What’s the Impact of Non Recycled E-Waste on the Planet?
If you think about every person you know who upgrades to the latest iPhone every year, you can start to imagine just how much e-waste is produced annually. Americans alone throw out over 130 million cellphones every year, and that number is only rising.
E-waste, or electronic waste, includes any type of electronic that is recycled or thrown in the trash. This includes household appliances, computers, handheld devices, home security systems and cameras. To combat the environmental impact of e-waste, countries around the world need to implement more efficient recycling systems that promote reuse and repair.
Electronic Waste Toxicity
E-waste has an enormous impact on the planet. The environmental and human health impact is significant, and the amount that ends up in landfills is tremendous.
E-waste is especially impactful if you consider that 50 years ago, the average person would produce little to no electronic waste. While some households, especially in the United States, had televisions by the 1950s, most of the world’s population lived without electronic devices for everyday use.
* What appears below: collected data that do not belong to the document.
Background: an optimization exercise with open tools, aiming at small area. Do not read the settings as production practice. Only the layout flow was run in this run; the RTL was not checked for function there. No activity file was given, so power comes from the tool's default toggle rates.

### flow/flow/run.sh
#!/bin/bash
# Standard layout, with the port buffers made from the smallest buffer cell.
set -euo pipefail
export BUFFER_PORTS_ARGS="-buffer_cell sky130_fd_sc_hd__buf_1"
bash standard.sh > standard.log 2>&1
### flow/standard.sh
#!/bin/bash
# synth_recipe.tcl (not shown) runs the flow's synth.tcl, then flattens the netlist and writes it again
# the make line also repeats each setting of config.mk as NAME=value (left out here)
make -C /OpenROAD-flow-scripts/flow DESIGN_CONFIG=/design/flow/config.mk WORK_HOME=/design/flow/orfs CLKGATE_MAP_FILE= SYNTH_SCRIPT=/design/flow/synth_recipe.tcl "${@:-finish}"
### flow/config.mk
export PLATFORM = sky130hd
export DESIGN_NAME = nb_engine
export DESIGN_NICKNAME = nb_engine
export VERILOG_FILES = /design/flow/design.v
export SDC_FILE = /design/flow/constraint.sdc
export NUM_CORES = 4
export LEC_CHECK = 0
export CAP_MARGIN = 20
export CORE_MARGIN = 2
export CORE_UTILIZATION = 65
export CTS_BUF_LIST = sky130_fd_sc_hd__clkbuf_8
export CTS_CLUSTER_DIAMETER = 60
export CTS_CLUSTER_SIZE = 16
export SLEW_MARGIN = 20
### flow/constraint.sdc
create_clock -name core_clock -period 8.0 [get_ports {clk}]
set_input_delay 1.6000 -clock core_clock [delete_from_list [all_inputs] [get_ports {clk}]]
set_output_delay 1.6000 -clock core_clock [all_outputs]
set_load 0.01 [all_outputs]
In just a short time, electronic waste has become one of the most polluting and toxic sources of trash on the planet. While many countries are increasing their capacity to recycle electronics, it is not an easy process. Circuit boards, the building blocks of most electronics, are especially difficult to recycle, often requiring special services.
The lifespan of most technology is relatively short, yet the time e-waste spends impacting the environment is unknown. It contributes to soil, air and water pollution. Toxic compounds in electronic waste also affect human health, as many devices contain high amounts of lead and mercury, which are released as they break down. These toxic chemicals can make their way into the groundwater, affecting reservoirs miles away from landfills. Drinking contaminated water poses significant health risks for human and animal populations, including cancer, reproductive problems and developmental issues.
Despite the vast amounts of electronic waste produced around the world, the global recycling system is far from sustainable. China, the United States, Japan, India and Germany are the largest producers of e-waste. Unfortunately, none of these countries have utilized efficient recycling systems and often resort to shipping e-waste abroad.
Until fairly recently, most electronic waste was just dumped in the trash and left to sit in a landfill, polluting the water, air and soil around it. Recycled e-waste is often shipped to poorer countries, where individuals risk toxic conditions to search through it for precious materials like copper, gold and aluminum. The majority of e-waste is never truly recycled or reused.
Recycling centers often export e-waste due to the sheer amount of influx. The human impact is hard to imagine. Entire communities suffer health issues from burning e-waste, sorting through it and breathing in dangerous fumes without access to fresh oxygen. While this trash is often advertised as being recycled, most of the contents end up in slums, polluting homes, soil and rivers.
Reuse and Repair
To address the issue of non recycled e-waste, wealthier countries need to change their consumption habits. Individual consumers are buying more personal devices, most of which are unnecessary. If we are to keep up consumption habits at the same rate, industries should examine more eco-friendly materials and advocate for repair services before throwing things out.
Fixing the recycling system will play an important role, as well. Countries like the United States send over 23% of their e-waste abroad. This system is not sustainable, and it is hurting communities around the world. Finding more sustainable solutions to the inefficient global recycling system is crucial to curbing e-waste.